## [What to work on]
In the listing below, find the line with "dfstp_2 | 11 | 289.0" and the line with "nand2b_1 | 9 | 56.30". Repeat those two lines and all lines between them exactly.

◇ ◇ ◇

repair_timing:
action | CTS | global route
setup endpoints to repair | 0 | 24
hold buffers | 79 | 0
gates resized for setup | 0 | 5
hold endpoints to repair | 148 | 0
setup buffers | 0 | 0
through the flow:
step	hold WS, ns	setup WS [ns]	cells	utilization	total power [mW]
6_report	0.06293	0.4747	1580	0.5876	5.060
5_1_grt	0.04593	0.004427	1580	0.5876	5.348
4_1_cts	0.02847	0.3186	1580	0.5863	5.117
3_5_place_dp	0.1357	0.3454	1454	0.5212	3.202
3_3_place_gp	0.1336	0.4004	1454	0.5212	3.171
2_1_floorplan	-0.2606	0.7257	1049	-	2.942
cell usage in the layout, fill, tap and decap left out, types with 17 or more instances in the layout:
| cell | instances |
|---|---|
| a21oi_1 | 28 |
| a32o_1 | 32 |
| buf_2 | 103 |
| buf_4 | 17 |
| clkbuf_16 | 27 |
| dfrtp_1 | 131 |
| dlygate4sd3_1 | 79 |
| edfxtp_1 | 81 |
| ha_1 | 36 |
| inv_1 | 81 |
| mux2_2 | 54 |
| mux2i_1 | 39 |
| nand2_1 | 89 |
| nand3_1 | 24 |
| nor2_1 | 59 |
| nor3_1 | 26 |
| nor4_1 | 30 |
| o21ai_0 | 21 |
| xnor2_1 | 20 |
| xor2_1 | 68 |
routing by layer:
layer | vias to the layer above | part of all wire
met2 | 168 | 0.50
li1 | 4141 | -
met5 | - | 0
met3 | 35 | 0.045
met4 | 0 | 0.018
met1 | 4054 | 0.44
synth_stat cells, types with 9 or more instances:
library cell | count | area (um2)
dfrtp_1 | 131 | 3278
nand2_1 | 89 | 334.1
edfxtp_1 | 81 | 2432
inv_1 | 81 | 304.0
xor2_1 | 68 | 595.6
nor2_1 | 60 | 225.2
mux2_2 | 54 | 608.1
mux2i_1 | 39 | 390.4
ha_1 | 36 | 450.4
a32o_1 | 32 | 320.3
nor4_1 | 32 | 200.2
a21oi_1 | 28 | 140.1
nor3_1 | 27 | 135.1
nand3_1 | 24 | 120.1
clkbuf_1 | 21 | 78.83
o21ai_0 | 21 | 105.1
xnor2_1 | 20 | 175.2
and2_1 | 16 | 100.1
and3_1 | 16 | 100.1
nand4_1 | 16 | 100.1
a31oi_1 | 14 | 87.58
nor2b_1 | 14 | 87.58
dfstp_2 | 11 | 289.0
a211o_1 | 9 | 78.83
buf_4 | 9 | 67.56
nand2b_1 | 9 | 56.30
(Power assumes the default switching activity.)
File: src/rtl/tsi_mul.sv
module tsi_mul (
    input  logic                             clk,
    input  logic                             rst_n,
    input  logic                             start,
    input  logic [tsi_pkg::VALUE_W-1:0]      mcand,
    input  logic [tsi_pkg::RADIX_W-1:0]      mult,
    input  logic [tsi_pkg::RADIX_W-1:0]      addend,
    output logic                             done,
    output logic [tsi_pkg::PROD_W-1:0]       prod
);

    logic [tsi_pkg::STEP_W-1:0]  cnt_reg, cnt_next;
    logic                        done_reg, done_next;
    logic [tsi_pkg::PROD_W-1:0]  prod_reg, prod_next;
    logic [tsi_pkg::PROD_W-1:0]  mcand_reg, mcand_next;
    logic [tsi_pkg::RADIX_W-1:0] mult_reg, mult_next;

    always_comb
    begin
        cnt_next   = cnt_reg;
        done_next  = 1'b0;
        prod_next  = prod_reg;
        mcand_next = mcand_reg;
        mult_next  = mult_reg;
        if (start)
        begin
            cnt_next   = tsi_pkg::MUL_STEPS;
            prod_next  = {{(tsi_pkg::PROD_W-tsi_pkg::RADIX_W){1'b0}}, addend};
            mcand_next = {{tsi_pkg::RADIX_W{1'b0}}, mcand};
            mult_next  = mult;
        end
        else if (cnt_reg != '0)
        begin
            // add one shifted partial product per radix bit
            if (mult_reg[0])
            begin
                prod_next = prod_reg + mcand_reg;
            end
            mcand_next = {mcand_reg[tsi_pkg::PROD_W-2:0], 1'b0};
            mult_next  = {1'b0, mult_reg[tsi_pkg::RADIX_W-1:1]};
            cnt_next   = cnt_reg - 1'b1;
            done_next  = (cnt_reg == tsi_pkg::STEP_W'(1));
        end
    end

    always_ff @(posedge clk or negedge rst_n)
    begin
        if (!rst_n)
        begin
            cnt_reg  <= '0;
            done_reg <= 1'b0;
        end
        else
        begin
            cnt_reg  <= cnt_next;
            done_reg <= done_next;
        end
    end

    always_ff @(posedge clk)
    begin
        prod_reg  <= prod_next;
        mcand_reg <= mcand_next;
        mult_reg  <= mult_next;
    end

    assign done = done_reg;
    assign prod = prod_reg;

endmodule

◇ ◇ ◇

## [Task output]
dfstp_2 | 11 | 289.0
a211o_1 | 9 | 78.83
buf_4 | 9 | 67.56
nand2b_1 | 9 | 56.30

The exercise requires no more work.